Saved entries
———

===== src/logic/mdiv_consts.svh =====
// Constants for the multiply and divide unit
// Behaviour
// - Own pipeline keeps advancing while integer pipeline stalls
// - 33x17 signed array; second operand width sets passes
// - Narrow multiply every cycle, wide every other
// - Multiply size found from operand values
// - Divider resolves one quotient bit per clock
// - Narrow dividends skip 23, 15 or 7 iterations
// - Any op during divide stalls until done
// - Multiply latency and repeat per operand size
// - Divide latency and repeat per dividend width
// - Results into pair; move ops copy out
// - Register multiply writes low product to register
// - Multiply-add adds product to pair
// - Multiply-subtract subtracts product from pair
`ifndef MDIV_CONSTS_SVH
`define MDIV_CONSTS_SVH

`define MDIV_WORD_BITS   6'd32
`define MDIV_SKIP_W8     6'd23
`define MDIV_SKIP_W16    6'd15
`define MDIV_SKIP_W24    6'd7
`define MDIV_SKIP_W32    6'd0
// Repeat counts; latency is always one more
`define MDIV_DREP_W8     6'd11
`define MDIV_DREP_W16    6'd18
`define MDIV_DREP_W24    6'd25
`define MDIV_DREP_W32    6'd32
`define MDIV_CNT_ONE     6'd1
`define MDIV_CNT_ZERO    6'd0
`define MDIV_WORD_RST    32'h0000_0000
`define MDIV_PART_RST    64'h0000_0000_0000_0000
`define MDIV_SIGN8_LSB   7
`define MDIV_SIGN16_LSB  15
`define MDIV_SIGN24_LSB  23
`define MDIV_HALF_BITS   16

`endif


===== src/logic/mdiv_pkg.sv =====
// Types of the multiply and divide unit
package mdiv_pkg;

  typedef enum logic [2:0] {
    MDIV_MOVE_FROM_HIGH = 3'h0,
    MDIV_MOVE_FROM_LOW  = 3'h1,
    MDIV_PAIR_MULTIPLY  = 3'h2,
    MDIV_MULTIPLY_ADD   = 3'h3,
    MDIV_MULTIPLY_SUB   = 3'h4,
    MDIV_REG_MULTIPLY   = 3'h5,
    MDIV_DIVIDE         = 3'h6
  } mdiv_op_t;

  typedef enum logic [1:0] {
    MDIV_DIV_IDLE = 2'b00,
    MDIV_DIV_ITER = 2'b01,
    MDIV_DIV_WAIT = 2'b11
  } mdiv_dstate_t;

endpackage


===== src/logic/mdiv_core.sv =====
// Multiply and divide unit beside the integer pipeline
`timescale 1ns/1ps
`default_nettype none
`include "mdiv_consts.svh"

module mdiv_core
  import mdiv_pkg::*;
#(
  parameter int unsigned GPR_AW = 5
) (
  input  wire logic              clk_i,
  input  wire logic              rst_i,
  input  wire logic              issue_valid_i,
  input  wire mdiv_op_t          issue_op_i,
  input  wire logic              issue_signed_i,
  input  wire logic [31:0]       first_source_operand_i,
  input  wire logic [31:0]       second_source_operand_i,
  input  wire logic [GPR_AW-1:0] issue_dest_i,
  output logic                   stall_o,
  output logic                   div_busy_o,
  output logic                   gpr_we_o,
  output logic [GPR_AW-1:0]      gpr_waddr_o,
  output logic [31:0]            gpr_wdata_o,
  output logic [31:0]            high_result_o,
  output logic [31:0]            low_result_o
);

  if (GPR_AW < 1 || GPR_AW > 8) begin : g_bad_aw
    $error("GPR_AW out of range");
  end

  // Each repeat count must leave room for its iterations
  if (`MDIV_DREP_W8  < `MDIV_WORD_BITS - `MDIV_SKIP_W8  ||
      `MDIV_DREP_W16 < `MDIV_WORD_BITS - `MDIV_SKIP_W16 ||
      `MDIV_DREP_W24 < `MDIV_WORD_BITS - `MDIV_SKIP_W24 ||
      `MDIV_DREP_W32 < `MDIV_WORD_BITS - `MDIV_SKIP_W32) begin : g_bad_rep
    $error("Divide repeat shorter than its iterations");
  end

  // Short local names; only src_b decides the multiply size
  logic [31:0] src_a;
  logic [31:0] src_b;
  assign src_a = first_source_operand_i;
  assign src_b = second_source_operand_i;

  // Registers
  logic              stall_q;
  logic              p2_q;
  logic [32:0]       a_q;
  logic [16:0]       bhi_q;
  logic [63:0]       p1_q;
  logic              madd_q;
  logic              msub_q;
  logic              rmul_q;
  logic [GPR_AW-1:0] dest_q;
  logic [31:0]       high_result_q;
  logic [31:0]       low_result_q;
  logic              wb_v_q;
  logic [GPR_AW-1:0] wb_a_q;
  logic [31:0]       wb_d_q;
  logic              gpr_we_q;
  logic [GPR_AW-1:0] gpr_waddr_q;
  logic [31:0]       gpr_wdata_q;
  mdiv_dstate_t      dstate_q;
  mdiv_dstate_t      dstate_d;
  logic [5:0]        cnt_q;
  logic [5:0]        cnt_d;
  logic [5:0]        iter_q;
  logic [31:0]       rem_q;
  logic [31:0]       quo_q;
  logic [31:0]       dvs_q;
  logic              qneg_q;
  logic              rneg_q;
  logic              div_busy_q;

  // Issue decode; a stalled issue is simply not taken
  wire accept  = issue_valid_i & ~stall_q;
  wire is_mhi  = issue_op_i == MDIV_MOVE_FROM_HIGH;
  wire is_mlo  = issue_op_i == MDIV_MOVE_FROM_LOW;
  wire is_madd = issue_op_i == MDIV_MULTIPLY_ADD;
  wire is_msub = issue_op_i == MDIV_MULTIPLY_SUB;
  wire is_rmul = issue_op_i == MDIV_REG_MULTIPLY;
  wire is_div  = issue_op_i == MDIV_DIVIDE;
  wire is_mul  = is_madd | is_msub | is_rmul | (issue_op_i == MDIV_PAIR_MULTIPLY);
  wire sgn     = issue_signed_i;
  wire take_mul = accept & is_mul;
  wire take_div = accept & is_div;

  // Operand size from the value of the second operand only; the first never matters
  wire b_sext16 = (&src_b[31:`MDIV_SIGN16_LSB]) | ~(|src_b[31:`MDIV_SIGN16_LSB]);
  wire b_zext16 = ~(|src_b[31:`MDIV_HALF_BITS]);
  wire b_narrow = sgn ? b_sext16 : b_zext16;

  // One shared 33x17 signed array serves both passes
  // Low half of a wide second operand is unsigned; its sign rides in the upper pass
  wire [32:0] a_in   = {sgn & src_a[31], src_a};
  wire [16:0] b_low  = b_narrow ? src_b[16:0] : {1'b0, src_b[15:0]};
  wire [32:0] mult_a = p2_q ? a_q : a_in;
  wire [16:0] mult_b = p2_q ? bhi_q : b_low;
  wire signed [49:0] prod = $signed(mult_a) * $signed(mult_b);
  wire [63:0] prod64 = {{14{prod[49]}}, prod};
  wire [63:0] upper  = {prod64[47:0], {`MDIV_HALF_BITS{1'b0}}};
  wire [63:0] fin    = p2_q ? p1_q + upper : prod64;

  wire p2_d      = take_mul & ~b_narrow;
  wire fin_valid = p2_q | (take_mul & b_narrow);
  wire fin_add   = p2_q ? madd_q : is_madd;
  wire fin_sub   = p2_q ? msub_q : is_msub;
  wire fin_reg   = p2_q ? rmul_q : is_rmul;
  wire [GPR_AW-1:0] fin_dest = p2_q ? dest_q : issue_dest_i;

  // Dividend width class from its sign extension
  wire s8  = (&src_a[31:`MDIV_SIGN8_LSB])  | ~(|src_a[31:`MDIV_SIGN8_LSB]);
  wire s16 = (&src_a[31:`MDIV_SIGN16_LSB]) | ~(|src_a[31:`MDIV_SIGN16_LSB]);
  wire s24 = (&src_a[31:`MDIV_SIGN24_LSB]) | ~(|src_a[31:`MDIV_SIGN24_LSB]);
  wire w8  = sgn ? s8  : ~(|src_a[31:`MDIV_SIGN8_LSB + 1]);
  wire w16 = sgn ? s16 : ~(|src_a[31:`MDIV_SIGN16_LSB + 1]);
  wire w24 = sgn ? s24 : ~(|src_a[31:`MDIV_SIGN24_LSB + 1]);
  wire [5:0] skip = w8  ? `MDIV_SKIP_W8  :
                    w16 ? `MDIV_SKIP_W16 :
                    w24 ? `MDIV_SKIP_W24 : `MDIV_SKIP_W32;
  wire [5:0] drep = w8  ? `MDIV_DREP_W8  :
                    w16 ? `MDIV_DREP_W16 :
                    w24 ? `MDIV_DREP_W24 : `MDIV_DREP_W32;
  wire [5:0] iters = `MDIV_WORD_BITS - skip;

  // Divide by zero leaves an undefined pair and raises no trap
  // Magnitudes only; signs are restored at commit
  wire        neg_a = sgn & src_a[31];
  wire        neg_b = sgn & src_b[31];
  wire [31:0] dmag  = neg_a ? 32'(-src_a) : src_a;
  wire [31:0] vmag  = neg_b ? 32'(-src_b) : src_b;
  // Top bits of a narrow magnitude are zero, so pre-shift them out
  wire [31:0] dsh   = dmag << skip;

  // One restoring step per clock
  wire        iterating = dstate_q == MDIV_DIV_ITER;
  wire [32:0] shr   = {rem_q, quo_q[31]};
  wire [32:0] diff  = shr - {1'b0, dvs_q};
  wire        ge    = ~diff[32];
  wire [31:0] rem_d = iterating ? (ge ? diff[31:0] : shr[31:0]) : rem_q;
  wire [31:0] quo_d = iterating ? {quo_q[30:0], ge} : quo_q;
  wire [31:0] q_fix = qneg_q ? 32'(-quo_d) : quo_d;
  wire [31:0] r_fix = rneg_q ? 32'(-rem_d) : rem_d;
  wire        div_commit = (dstate_q != MDIV_DIV_IDLE) && (cnt_q == `MDIV_CNT_ONE);

  // Result committing this edge is forwarded to readers of the pair
  wire [63:0] hilo_eff = div_commit ? {r_fix, q_fix} : {high_result_q, low_result_q};
  wire [63:0] acc = fin_add ? hilo_eff + fin :
                    fin_sub ? hilo_eff - fin : fin;
  wire        hilo_mul = fin_valid & ~fin_reg;

  wire move_take = accept & (is_mhi | is_mlo);
  wire mul_wb    = fin_valid & fin_reg;

  // Repeat counter: the issue stall and the commit both key off it
  always_comb begin
    cnt_d = cnt_q;
    if (take_div) begin
      cnt_d = drep;
    end else if (cnt_q != `MDIV_CNT_ZERO) begin
      cnt_d = cnt_q - `MDIV_CNT_ONE;
    end
  end

  always_comb begin
    dstate_d = dstate_q;
    if (take_div) begin
      dstate_d = MDIV_DIV_ITER;
    end else begin
      unique case (dstate_q)
        MDIV_DIV_IDLE: dstate_d = MDIV_DIV_IDLE;
        MDIV_DIV_ITER: begin
          if (cnt_q == `MDIV_CNT_ONE) begin
            dstate_d = MDIV_DIV_IDLE;
          end else if (iter_q == `MDIV_CNT_ONE) begin
            dstate_d = MDIV_DIV_WAIT;
          end
        end
        MDIV_DIV_WAIT: begin
          if (cnt_q == `MDIV_CNT_ONE) begin
            dstate_d = MDIV_DIV_IDLE;
          end
        end
        default: dstate_d = MDIV_DIV_IDLE;
      endcase
    end
  end

  // Stall covers the second multiply pass and the divide body
  // A registered stall cannot see the next op, so a wide pass blocks any op
  wire stall_d = p2_d | (cnt_d > `MDIV_CNT_ONE);

  // No stall input: this pipeline never waits for the integer one
  always_ff @(posedge clk_i) begin
    if (rst_i) begin
      stall_q    <= 1'b0;
      p2_q       <= 1'b0;
      dstate_q   <= MDIV_DIV_IDLE;
      cnt_q      <= `MDIV_CNT_ZERO;
      div_busy_q <= 1'b0;
    end else begin
      stall_q    <= stall_d;
      p2_q       <= p2_d;
      dstate_q   <= dstate_d;
      cnt_q      <= cnt_d;
      div_busy_q <= dstate_d != MDIV_DIV_IDLE;
    end
  end

  // First pass of a wide multiply
  always_ff @(posedge clk_i) begin
    if (rst_i) begin
      a_q    <= 33'h0_0000_0000;
      bhi_q  <= 17'h0_0000;
      p1_q   <= `MDIV_PART_RST;
      madd_q <= 1'b0;
      msub_q <= 1'b0;
      rmul_q <= 1'b0;
      dest_q <= '0;
    end else if (p2_d) begin
      a_q    <= a_in;
      bhi_q  <= {sgn & src_b[31], src_b[31:16]};
      p1_q   <= prod64;
      madd_q <= is_madd;
      msub_q <= is_msub;
      rmul_q <= is_rmul;
      dest_q <= issue_dest_i;
    end
  end

  always_ff @(posedge clk_i) begin
    if (rst_i) begin
      iter_q <= `MDIV_CNT_ZERO;
      rem_q  <= `MDIV_WORD_RST;
      quo_q  <= `MDIV_WORD_RST;
      dvs_q  <= `MDIV_WORD_RST;
      qneg_q <= 1'b0;
      rneg_q <= 1'b0;
    end else if (take_div) begin
      iter_q <= iters;
      rem_q  <= `MDIV_WORD_RST;
      quo_q  <= dsh;
      dvs_q  <= vmag;
      qneg_q <= neg_a ^ neg_b;
      rneg_q <= neg_a;
    end else if (iterating) begin
      iter_q <= iter_q - `MDIV_CNT_ONE;
      rem_q  <= rem_d;
      quo_q  <= quo_d;
    end
  end

  // Later multiply wins over a divide committing on the same edge
  // Register multiplies leave the pair untouched
  always_ff @(posedge clk_i) begin
    if (rst_i) begin
      high_result_q <= `MDIV_WORD_RST;
      low_result_q  <= `MDIV_WORD_RST;
    end else if (hilo_mul) begin
      high_result_q <= acc[63:32];
      low_result_q  <= acc[31:0];
    end else if (div_commit) begin
      high_result_q <= r_fix;
      low_result_q  <= q_fix;
    end
  end

  // Write-back stage, then the output flops
  // Moves and register multiplies share one port; the stall keeps them apart
  always_ff @(posedge clk_i) begin
    if (rst_i) begin
      wb_v_q      <= 1'b0;
      wb_a_q      <= '0;
      wb_d_q      <= `MDIV_WORD_RST;
      gpr_we_q    <= 1'b0;
      gpr_waddr_q <= '0;
      gpr_wdata_q <= `MDIV_WORD_RST;
    end else begin
      wb_v_q <= mul_wb | move_take;
      if (mul_wb) begin
        wb_a_q <= fin_dest;
        wb_d_q <= fin[31:0];
      end else if (move_take) begin
        wb_a_q <= issue_dest_i;
        wb_d_q <= is_mhi ? hilo_eff[63:32] : hilo_eff[31:0];
      end
      gpr_we_q    <= wb_v_q;
      gpr_waddr_q <= wb_a_q;
      gpr_wdata_q <= wb_d_q;
    end
  end

  assign stall_o       = stall_q;
  assign div_busy_o    = div_busy_q;
  assign gpr_we_o      = gpr_we_q;
  assign gpr_waddr_o   = gpr_waddr_q;
  assign gpr_wdata_o   = gpr_wdata_q;
  assign high_result_o = high_result_q;
  assign low_result_o  = low_result_q;

endmodule

`default_nettype wire


===== config.mk =====
export PLATFORM = sky130hd
export DESIGN_NAME = mdiv_core
export DESIGN_NICKNAME = d
export VERILOG_FILES = /design/src/logic/mdiv_pkg.sv /design/src/logic/mdiv_core.sv
export VERILOG_INCLUDE_DIRS = /design/src /design/src/logic
export SDC_FILE = /design/constraint.sdc
export NUM_CORES = 2
export LEC_CHECK = 0
export BUFFER_PORTS_ARGS = -buffer_cell sky130_fd_sc_hd__buf_2
export CAP_MARGIN = 20
export CELL_PAD_IN_SITES_DETAIL_PLACEMENT = 1
export CELL_PAD_IN_SITES_GLOBAL_PLACEMENT = 2
export CORE_MARGIN = 2
export CORE_UTILIZATION = 42
export CTS_CLUSTER_DIAMETER = 60
export DETAILED_ROUTE_END_ITERATION = 10
export GPL_TIMING_DRIVEN = 0
export PLACE_DENSITY_LB_ADDON = 0.12
export SLEW_MARGIN = 10
export SYNTH_ARGS = -nofsm -noshare
export SYNTH_HDL_FRONTEND = slang
export SYNTH_SLANG_ARGS = --single-unit
export TNS_END_PERCENT = 5

===== constraint.sdc =====
create_clock -name clk_i -period 33.4 [get_ports clk_i]
set_input_delay 5.01 -clock clk_i [delete_from_list [all_inputs] [get_ports clk_i]]
set_output_delay 5.01 -clock clk_i [all_outputs]
set_load 0.005 [all_outputs]

==> impl_metrics.json <==
{
  "fin_crit_ps": 19870,
  "cts_tree": "yes",
  "rows": 126,
  "drive_gt1_frac": 0.06362,
  "maxCapViolCount": 0,
  "max_stage_delay_ps": 860,
  "htreeDepth": 2,
  "grt_use_total": 0.4179,
  "initial_utilization": 0.4246,
  "grt_max_degree": 17,
  "syn-num-nets": 7489,
  "ys_types": 94,
  "synth_seq_cells": 363,
  "fillers": 14760,
  "vias": 52060,
  "fin_tns_setup_ps": 0,
  "finalNetCount": 7745,
  "wl_met3_mm": 21.68,
  "cts_root_buf": "clkbuf_16",
  "multi_input_area_um2": 38760,
  "clk_latency_ps": 690,
  "final_common_cell": "nand2_1",
  "syn_area_per_cell_um2": 7.676,
  "yosysWarnings": 0,
  "ant_nets": 0,
  "hp-start": "dest_q[2]",
  "r2r-end": "high_result_o[30]",
  "slew_headroom": 0.1217,
  "ys_async_sr_fraction": 0,
  "wl_per_cell_um": 31.16,
  "slew_viol_final": 0,
  "drt-total-wl_mm": 261.1,
  "whs_endpoint": "dest_q[2]",
  "routed.top_layer": "met5",
  "port_buffers": 157,
  "synth_ff_type": "dfxtp_1",
  "gp_congestion": 1.062,
  "cpMostUsedCell": "fa_1",
  "die_h_um": 349.7,
  "dr.pass1.iters": 6,
  "rsz0062_at_grt": "false",
  "cp_slowest_cell": "o41ai_1",
  "hpwl_mm": 218.6,
  "crit_arrival_ps": 20400,
  "drc_errors": 0,
  "final-hold-violation-count": 0,
  "coreArea_um2": 118200,
  "cts_max_path_buffers": 3,
  "finClkSkew_ps": 62.57,
  "post_cts_resized": 0,
  "status": "finished clean",
  "clk_pin_slew_ps": 60,
  "hold_path_depth": 2,
  "vias_per_cell": 6.212,
  "numCtsBuffers": 50,
  "drtIter0Drc": 4709,
  "synth_cells": 6541,
  "die-area_um2": 122300,
  "grt_pass1_vias": 52740,
  "setup_viol": 0,
  "cts_sinks": 363,
  "synthToLayoutAreaGrowth_pct": 10.07,
  "syn_area_um2": 50210,
  "wl_met2_mm": 116.7,
  "antenna_found_initial": 23,
  "cp.required_ps": 33930,
  "regArea_um2": 7267,
  "fp.dieW_um": 349.7,
  "startpoint_type": "input port",
  "r2r_cells": 49,
  "yosysSeqAreaShare": 0.1447,
  "overflow": 0,
  "worst_slew_pin_slew_ps": 1281,
  "min_period_over_period": 0.5950,
  "r2r_start": "p2_q",
  "hp-class": "flop to flop",
  "crit_fanout": 10,
  "layout_common_cells": "nand2_1 (845), inv_1 (773), nor2_1 (745), fa_1 (541), a21oi_1 (514)",
  "path_class": "input port to flop",
  "synth-edff-count": 0,
  "max_freq_mhz": 50.32,
  "io_pins": 180,
  "cp-end-kind": "flop",
  "wl_met1_mm": 102.8,
  "grt_pass1_wl_mm": 370.2,
  "hold_buffers": 0,
  "post_cts_buffers": 0,
  "r2r_slack_ps": 15590
}
-- kinds of logic after synthesis --
logic type,Yosys count,share of synthesized area
multiplexers,157,0.03267
flip-flops,363,0.1447
AO/OA/AOI/OAI,1620,0.2095
XOR/XNOR,246,0.04319
AND/OR/NAND/NOR,2148,0.1861
adder cells (fa/ha/maj),872,0.2982
buffers and inverters,1135,0.08568
-- state kept, by name, summed over array words and instances, names as in the netlist, 5 cells and up --
register,flops
a_q,33
wb_a_q,5
wb_d_q,32
gpr_waddr_o,5
cnt_q,6
low_result_o,32
bhi_q,17
quo_q,32
dvs_q,32
p1_q,50
high_result_o,32
iter_q,6
dest_q,5
gpr_wdata_o,32
rem_q,32
-- cell usage after synthesis, drive strengths merged, types with 39 or more instances --
master,n,area share
a211oi,131,0.020
a21o,106,0.016
a21oi,515,0.051
a221oi,61,0.011
a31oi,57,0.0071
and2,44,0.0055
buf,44,0.0041
clkbuf,315,0.024
dfxtp,363,0.14
fa,541,0.22
ha,331,0.082
inv,773,0.058
mux2,55,0.012
mux2i,102,0.020
nand2,847,0.063
nand2b,51,0.0064
nand3,77,0.0077
nand4,44,0.0055
nor2,747,0.056
nor2b,65,0.0081
nor3,106,0.011
o21ai,289,0.029
o21bai,69,0.011
o22ai,43,0.0054
o31ai,39,0.0058
or3,42,0.0052
xnor2,150,0.026
xor2,95,0.017
-- worst max path at each step --
stage	from	end	slack [ps]	cells after the start
2_1_floorplan	second_source_operand_i[22]	high_result_o[30]	17570	50
3_3_place_gp	second_source_operand_i[22]	high_result_o[30]	13300	50
3_5_place_dp	second_source_operand_i[22]	high_result_o[30]	13220	50
4_1_cts	second_source_operand_i[22]	high_result_o[30]	13920	50
5_1_grt	second_source_operand_i[22]	high_result_o[30]	13120	51
6_report	second_source_operand_i[22]	high_result_o[30]	13530	50
-- worst max-delay path, delay by kind of cell --
family	cells	cell delay [ps]
XOR/XNOR	2	690
AO/OA/AOI/OAI	20	5710
AND/OR/NAND/NOR	10	2180
buffers and inverters	9	2710
adder cells (fa/ha/maj)	9	4080
-- through the flow --
stage | area, um^2 | util | std cells | setup slack (ps) | hold WS [ps]
6_report | 55260 | 0.4674 | 8380 | 13530 | 457.1
5_1_grt | 55250 | 0.4673 | 8375 | 13120 | 470.8
4_1_cts | 55210 | 0.4670 | 8369 | 13920 | 457.7
3_5_place_dp | 53420 | 0.4518 | 8277 | 13220 | 448.7
3_3_place_gp | 52910 | 0.4475 | 8234 | 13300 | 440.1
2_1_floorplan | 50210 | - | 6541 | 17570 | 413.8
-- metal layers --
| layer | GRT usage | up-vias |
|---|---|---|
| li1 | - | 22550 |
| met2 | 0.6691 | 2429 |
| met3 | 0.07224 | 707 |
| met1 | 0.5227 | 26350 |
| met4 | 0.2632 | 16 |
| met5 | 0 | - |
-- cell type report --
class	instances	share of cell area
Multi-Input combinational cell	5043	0.7014
Sequential cell	363	0.1315
Inverter	776	0.05271
Tap cell	1536	0.03478
Buffer	359	0.02513
Clock buffer	62	0.02418
Timing Repair Buffer	204	0.02174
Clock inverter	30	0.008264
Antenna cell	7	0.0003170
Power is left out: the tool's default activity adds up to more than one toggle a clock period on the data nets, which glitch-free logic cannot reach.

———

TRY IT »
Would you count the lines in the data that contain "passes" and answer with only the number?

YOUR RESPONSE »
2